--- Your assignment ---
Going from the line that contains "[routing by layer]" down to the last line in the listing below, reproduce every line exactly and include no others.

-- Opening Marker --

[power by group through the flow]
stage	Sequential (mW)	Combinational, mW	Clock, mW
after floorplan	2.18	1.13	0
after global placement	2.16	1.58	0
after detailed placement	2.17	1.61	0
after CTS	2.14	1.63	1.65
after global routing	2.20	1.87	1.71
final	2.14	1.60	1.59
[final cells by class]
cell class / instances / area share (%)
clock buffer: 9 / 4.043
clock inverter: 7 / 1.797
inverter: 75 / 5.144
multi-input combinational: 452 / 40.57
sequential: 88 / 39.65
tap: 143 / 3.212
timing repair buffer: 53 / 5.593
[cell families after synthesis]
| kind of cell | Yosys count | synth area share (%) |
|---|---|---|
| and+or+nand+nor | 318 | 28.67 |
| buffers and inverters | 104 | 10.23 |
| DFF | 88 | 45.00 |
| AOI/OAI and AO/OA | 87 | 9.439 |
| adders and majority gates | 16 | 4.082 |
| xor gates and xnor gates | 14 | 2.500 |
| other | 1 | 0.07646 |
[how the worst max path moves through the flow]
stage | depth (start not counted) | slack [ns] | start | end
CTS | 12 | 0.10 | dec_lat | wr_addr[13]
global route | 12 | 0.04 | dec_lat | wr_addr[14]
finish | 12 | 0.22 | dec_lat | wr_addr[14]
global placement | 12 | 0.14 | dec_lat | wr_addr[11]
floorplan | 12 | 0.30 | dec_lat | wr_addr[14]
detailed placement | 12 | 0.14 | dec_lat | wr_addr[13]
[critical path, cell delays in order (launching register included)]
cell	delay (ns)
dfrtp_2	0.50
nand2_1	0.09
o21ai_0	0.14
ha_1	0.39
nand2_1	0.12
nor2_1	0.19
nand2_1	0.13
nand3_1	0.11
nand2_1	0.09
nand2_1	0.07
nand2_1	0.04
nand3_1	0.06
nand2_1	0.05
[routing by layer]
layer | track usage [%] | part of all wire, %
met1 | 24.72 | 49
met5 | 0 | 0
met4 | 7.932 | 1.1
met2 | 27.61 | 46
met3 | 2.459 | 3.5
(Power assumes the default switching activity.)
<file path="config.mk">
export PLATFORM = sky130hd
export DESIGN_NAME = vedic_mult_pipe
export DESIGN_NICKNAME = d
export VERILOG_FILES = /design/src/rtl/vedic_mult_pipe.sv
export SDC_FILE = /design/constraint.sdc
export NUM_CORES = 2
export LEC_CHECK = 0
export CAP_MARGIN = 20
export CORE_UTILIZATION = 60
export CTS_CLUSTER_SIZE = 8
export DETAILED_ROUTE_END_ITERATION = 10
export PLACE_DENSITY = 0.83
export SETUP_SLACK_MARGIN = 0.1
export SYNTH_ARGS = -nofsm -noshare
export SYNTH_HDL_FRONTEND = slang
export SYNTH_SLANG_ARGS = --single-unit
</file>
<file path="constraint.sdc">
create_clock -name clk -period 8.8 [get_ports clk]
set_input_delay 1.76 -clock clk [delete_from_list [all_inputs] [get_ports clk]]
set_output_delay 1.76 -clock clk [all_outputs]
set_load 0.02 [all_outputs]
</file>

-- Closing Marker --

--- Response area ---
[routing by layer]
layer | track usage [%] | part of all wire, %
met1 | 24.72 | 49
met5 | 0 | 0
met4 | 7.932 | 1.1
met2 | 27.61 | 46
met3 | 2.459 | 3.5
(Power assumes the default switching activity.)
<file path="config.mk">
export PLATFORM = sky130hd
export DESIGN_NAME = vedic_mult_pipe
export DESIGN_NICKNAME = d
export VERILOG_FILES = /design/src/rtl/vedic_mult_pipe.sv
export SDC_FILE = /design/constraint.sdc
export NUM_CORES = 2
export LEC_CHECK = 0
export CAP_MARGIN = 20
export CORE_UTILIZATION = 60
export CTS_CLUSTER_SIZE = 8
export DETAILED_ROUTE_END_ITERATION = 10
export PLACE_DENSITY = 0.83
export SETUP_SLACK_MARGIN = 0.1
export SYNTH_ARGS = -nofsm -noshare
export SYNTH_HDL_FRONTEND = slang
export SYNTH_SLANG_ARGS = --single-unit
</file>
<file path="constraint.sdc">
create_clock -name clk -period 8.8 [get_ports clk]
set_input_delay 1.76 -clock clk [delete_from_list [all_inputs] [get_ports clk]]
set_output_delay 1.76 -clock clk [all_outputs]
set_load 0.02 [all_outputs]
</file>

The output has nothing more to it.